The Court considers (i) whether Farnsworth properly exhausted his claims, (ii) whether extraordinary and compelling circumstances compel Farnsworth's release, and (iii) whether the § 3553(a) factors support Farnsworth's release.

A. Exhaustion

Before an inmate moves for compassionate release under 18 U.S.C. § 3582(c)(1), the inmate must either exhaust his or her administrative remedies with the Bureau of Prisons (BOP) or wait thirty days from when the inmate filed a request with his or her warden. United States v.
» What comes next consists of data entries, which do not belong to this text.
$ cat config.mk
export PLATFORM = sky130hd
export DESIGN_NAME = jtpang_objdma
export DESIGN_NICKNAME = d
export VERILOG_FILES = /design/src/rtl/jtpang_objdma.sv
export SDC_FILE = /design/constraint.sdc
export NUM_CORES = 1
export LEC_CHECK = 0
export BUFFER_PORTS_ARGS = -buffer_cell sky130_fd_sc_hd__buf_2
export CORE_MARGIN = 5
export CORE_UTILIZATION = 44
export DETAILED_ROUTE_END_ITERATION = 10
export PLACE_DENSITY = 0.74
export SLEW_MARGIN = 40
export SYNTH_ARGS = -nofsm -noshare
export SYNTH_HDL_FRONTEND = slang
export SYNTH_SLANG_ARGS = --single-unit
$ cat constraint.sdc
create_clock -name clk -period 1.8 [get_ports clk]
set_input_delay 0.27 -clock clk [delete_from_list [all_inputs] [get_ports clk]]
set_output_delay 0.27 -clock clk [all_outputs]
set_load 0.01 [all_outputs]
$ cat src/rtl/jtpang_objdma.sv
// Object attribute DMA: copies LEN bytes from the CPU-side RAM into the object
// buffer while holding the CPU bus, advancing only on pixel clock enables.
module jtpang_objdma #(
  parameter logic [11:0] SRC_BASE = 12'h000,
  parameter int          LEN      = 512
) (
  input  logic        clk,
  input  logic        rst_n,
  input  logic        cen,
  input  logic        dma_go,
  output logic        busrq,
  input  logic        busak_n,
  output logic [11:0] ram_addr,
  input  logic [7:0]  ram_dout,
  output logic [10:0] obj_addr,
  output logic [7:0]  obj_din,
  output logic        obj_we,
  output logic        busy
);

  localparam logic [10:0] LAST = 11'(LEN - 1);

  typedef enum logic [2:0] {
    ST_IDLE  = 3'd0,
    ST_REQ   = 3'd1,
    ST_READ  = 3'd2,
    ST_WRITE = 3'd3,
    ST_REL   = 3'd4
  } state_t;

  state_t      state_q, state_d;
  logic [10:0] cnt_q, cnt_d;
  logic        busrq_q, busrq_d;
  logic        busy_q, busy_d;
  logic        pend_q, pend_d;
  logic [11:0] ram_addr_q, ram_addr_d;
  logic        go_s;
  logic        granted_s;

  assign go_s      = cen & dma_go;
  assign granted_s = cen & ~busak_n;

  // State register and registered handshake/address outputs
  always_ff @(posedge clk) begin
    if (!rst_n) begin
      state_q    <= ST_IDLE;
      cnt_q      <= 11'd0;
      busrq_q    <= 1'b0;
      busy_q     <= 1'b0;
      pend_q     <= 1'b0;
      ram_addr_q <= SRC_BASE;
    end else begin
      state_q    <= state_d;
      cnt_q      <= cnt_d;
      busrq_q    <= busrq_d;
      busy_q     <= busy_d;
      pend_q     <= pend_d;
      ram_addr_q <= ram_addr_d;
    end
  end

  // Next-state logic; losing the bus in READ/WRITE simply freezes everything
  always_comb begin
    state_d = state_q;
    cnt_d   = cnt_q;
    busrq_d = busrq_q;
    busy_d  = busy_q;
    // A request while busy is remembered once; REL consumes it
    if (go_s && busy_q) begin
      pend_d = 1'b1;
    end else begin
      pend_d = pend_q;
    end
    case (state_q)
      ST_IDLE: begin
        if (go_s) begin
          busrq_d = 1'b1;
          busy_d  = 1'b1;
          cnt_d   = 11'd0;
          state_d = ST_REQ;
        end else begin
          state_d = ST_IDLE;
        end
      end
      ST_REQ: begin
        if (granted_s) begin
          state_d = ST_READ;
        end else begin
          state_d = ST_REQ;
        end
      end
      ST_READ: begin
        if (granted_s) begin
          state_d = ST_WRITE;
        end else begin
          state_d = ST_READ;
        end
      end
      ST_WRITE: begin
        if (granted_s) begin
          if (cnt_q == LAST) begin
            cnt_d   = 11'd0;
            busrq_d = pend_q | go_s;
            state_d = ST_REL;
          end else begin
            cnt_d   = cnt_q + 11'd1;
            state_d = ST_READ;
          end
        end else begin
          state_d = ST_WRITE;
        end
      end
      ST_REL: begin
        if (cen && (pend_q || dma_go)) begin
          pend_d  = 1'b0;
          busrq_d = 1'b1;
          cnt_d   = 11'd0;
          state_d = ST_REQ;
        end else if (cen && busak_n) begin
          busy_d  = 1'b0;
          busrq_d = 1'b0;
          state_d = ST_IDLE;
        end else begin
          state_d = ST_REL;
        end
      end
      default: begin
        busrq_d = 1'b0;
        busy_d  = 1'b0;
        pend_d  = 1'b0;
        cnt_d   = 11'd0;
        state_d = ST_IDLE;
      end
    endcase
    ram_addr_d = SRC_BASE + {1'b0, cnt_d};
  end

  // The write strobe must be a single clk wide and coincide with cen
  assign obj_we   = rst_n & granted_s & (state_q == ST_WRITE);
  assign obj_din  = (state_q == ST_WRITE) ? ram_dout : 8'h00;
  assign obj_addr = cnt_q;
  assign busrq    = busrq_q;
  assign busy     = busy_q;
  assign ram_addr = ram_addr_q;

endmodule

==> flow_metrics.tcl <==
set metrics [dict create \
    placed_cells_incl_taps 225 \
    num_antenna_cells 0 \
    clock_sinks 17 \
    wl_met3_um 228 \
    hold_violations 0 \
    firstDrtPassIters 4 \
    initial_core_util_pct 45.6 \
    die_y_um 63.2 \
    cts_tree "yes" \
    port_buffers 45 \
    final_cells 229 \
    cts-htree-levels 1 \
    period_share_pct 94.3 \
    core_mm2 0.00273 \
    endpoint "obj_din[7]" \
    cts_max_path_buffers 2 \
    holdCritPathClass "primary input to register" \
    syn-cell-area_mm2 0.00125 \
    r2r_start "ram_addr[1]" \
    place_area_mm2 0.00145 \
    worst_ir_drop_vdd_mv 0.413 \
    finalSetupViolCount 0 \
    overflow 0 \
    remaining_drc_errors 0 \
    viasPerCell 5.72 \
    rows 19 \
    worstRegToRegCells 7 \
    antenna_found_initial 0 \
    powerDensity_mw_per_mm2 480 \
    grt_first_pass_wirelength_um 5990 \
    clk_pin_slew_ps 100 \
    worstPathArrival_ps 1430 \
    die_area_mm2 0.00400 \
    ys_seq_area_share_pct 27.3 \
    clk_latency_ps 300 \
    tns_ps 0 \
    postLayoutCellArea_mm2 0.00149 \
    wl_um 3540 \
    grt_pass1_vias 1311 \
    r2r_slack_ps 140 \
    vias 1309 \
    hpwl_um 2660 \
    final_core_util_pct 54.6 \
    ant_nets 0 \
    area_growth_pct 19.7 \
    synth_cell_type_count 49 \
    required_ps 1530 \
    layout-drive-gt1-share_pct 39.9 \
    ys.flop_type "dfxtp_1" \
    top_level_ports 47 \
    critPathMaxFanout 17 \
    synth_edf_count 0 \
    routedWlPerCell_um 15.5 \
    reg2reg_to "state_q[2]" \
    cts_buffers 3 \
    grt_start_max_net_pins 18 \
    yosys_register_bits 17 \
    synth_cells 157 \
    drv_cap 0 \
    crit_path_start_kind "register" \
    clock-root-buffer "clkbuf_4" \
    end_kind "output port" \
    gp_routability_congestion 0.853 \
    met1_length_um 1420 \
    synth_warnings 0 \
    rsz0062_at_grt "false" \
    cp-startpoint "state_q[1]" \
    status "completed" \
    period_needed_ps 1700 \
    cts_setup_buffers 0 \
    drtIter0Drc 89 \
    synth_nets 171 \
    fillers 263 \
    die_w_um 63.2 \
    wl_met2_um 1800 \
    fmax_mhz 589 \
    synthArstFlopShare_pct 0 \
    routed.top_layer "met4" \
    syn_avg_cell_area_um2 7.94 \
    drv_slew 0 \
    crit_type "register to output port" \
    track_usage_pct 18.1 \
    finClkSkew_ps 5.24 \
    nets 213 \
    p_leak_nw 0.657 \
]
-- cell families (layout without fill, tap and decap cells) --
logic type | count (synthesis) | count (layout) | share of synthesized area (%)
AO/OA/AOI/OAI | 36 | 36 | 19.2
XOR/XNOR | 2 | 2 | 1.41
adder cells (fa/ha/maj) | 1 | 1 | 1.00
buffers and inverters | 27 | 68 | 15.6
flip-flops | 17 | 17 | 27.3
multiplexers | 1 | 1 | 0.803
other | 1 | 1 | 0.301
AND/OR/NAND/NOR | 72 | 72 | 34.4
-- synthesized netlist by cell type (2+ instances only) --
master     number  share of area (%)
nand3_1         8                3.2
a2bb2oi_1       2                1.4
nand4b_1        2                1.4
or3_1           2                1.0
nand2_1        14                4.2
nor3_1          4                1.6
nor2_1          5                1.5
buf_4          13                7.8
nor4_1          2                1.0
nand2b_1        2                1.0
o211ai_1        2                1.2
o21ai_1         2               0.80
or4_1           4                2.4
dfxtp_1        17                 27
xor2_1          2                1.4
a31oi_1         7                3.5
buf_6           4                3.6
o21ai_0         5                2.0
a21oi_1        10                4.0
and2_1          9                4.5
nand4_1         6                3.0
inv_1           3               0.90
nor3b_1         2                1.2
clkbuf_1        3               0.90
buf_2           3                1.2
-- how the worst min path moves through the flow --
stage,startpoint,to,slack (ps),cells past startpoint
after floorplan,busak_n,state_q[2],370,1
after global placement,busrq,busrq,460,2
after detailed placement,busrq,busrq,460,2
after CTS,busak_n,state_q[2],210,2
after global routing,busak_n,state_q[2],220,2
final,busak_n,state_q[2],220,2
-- timing repair --
item                                    in CTS  in global routing
hold buffers                                 0                  0
gates cloned                                 0                  0
endpoints found under the setup margin       8                 10
resized for setup                            2                  3
-- placed cells by master, fill, tap and decap left out, types with 2 or more instances in the layout --
cell type / n
buf_2: 45
buf_4: 16
nand2_1: 14
dfxtp_1: 13
a21oi_1: 10
and2_1: 9
nand3_1: 8
a31oi_1: 7
nand4_1: 6
nor2_1: 5
o21ai_0: 5
nor3_1: 4
dfxtp_2: 4
inv_1: 3
or4_1: 3
clkbuf_4: 3
o21ai_1: 2
nor3b_1: 2
o211ai_1: 2
nand2b_1: 2
xor2_1: 2
or3_1: 2
a2bb2oi_1: 2
nand4b_1: 2
-- per-stage QoR --
| stage | total power [mW] | hold slack (ps) | setup WS, ps |
|---|---|---|---|
| final | 0.716 | 222 | 103 |
| after global routing | 0.761 | 218 | 7.82 |
| after CTS | 0.726 | 206 | 38.7 |
| after detailed placement | 0.509 | 461 | 51.8 |
| after global placement | 0.504 | 458 | 122 |
| after floorplan | 0.485 | 367 | 3.80 |
-- power breakdown --
part / internal, mW / switching [mW] / total, mW
logic: 0.0468 / 0.0571 / 0.104
registers: 0.386 / 0.0122 / 0.398
clock network: 0.0863 / 0.128 / 0.214
total: 0.519 / 0.197 / 0.716
-- metal layers --
metal  track usage [%]  vias up
li1                  -      645
met1              21.7      610
met2              30.5       44
met3              4.26       10
met4              7.79        0
met5                 0        -
-- registers in the layout, summed over array words and instances, names as in the netlist --
register  count
state_q       3
busrq         1
ram_addr     11
pend_q        1
busy          1
-- area by class of cell --
cell class                 count  area (um^2)  area share (%)
multi-input combinational    113          724            48.6
sequential                    17          345            23.2
timing repair buffer          61          345            23.2
tap                           31         38.8            2.60
clock buffer                   4         26.3            1.76
inverter                       3         11.3           0.755
-- critical path, stage by stage, from the launching register on --
cell and delay (ps):
dfxtp_2 440, and3b_1 220, buf_4 210, and2_1 140, buf_2 120
No activity file was read; power rests on OpenSTA's default activity.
Alam, 960 F.3d 831, 832 (6th Cir. 2020).

By way of background, Farnsworth sought compassionate release from the warden of his correctional facility before filing his first motion for compassionate release in May 2020 and again before filing the instant motions in 2021. On April 10, 2020, Farnsworth filled out a form to request compassionate release and submitted it to the warden. See BOP Records at PageID.928 (Dkt. 96-1). He checked a box on the form indicating that his request was based on “[d]ebilitated [m]edical [c]ondition.” Id. In the section of the form asking about the extraordinary and compelling circumstances that warrant his release, Farnsworth referenced his statement that he attached to the form. Id. In this statement, Farnsworth explained that he seeks release based on fear that his age and his asthma rendered him vulnerable to COVID-19. Id. at PageID.929. Farnsworth also explained that if released, he could live with his mother and “assist her with activities of daily life.” Id. The warden denied this request on April 24, 2020. Id. at PageID.931. Farnsworth appealed the denial, submitting a request for administrative remedy in which he argued that he should be released because his asthma and obesity increased his vulnerability to COVID-19. Id. at PageID.932. The warden denied this request on May 29, 2020. Id. at PageID. 934.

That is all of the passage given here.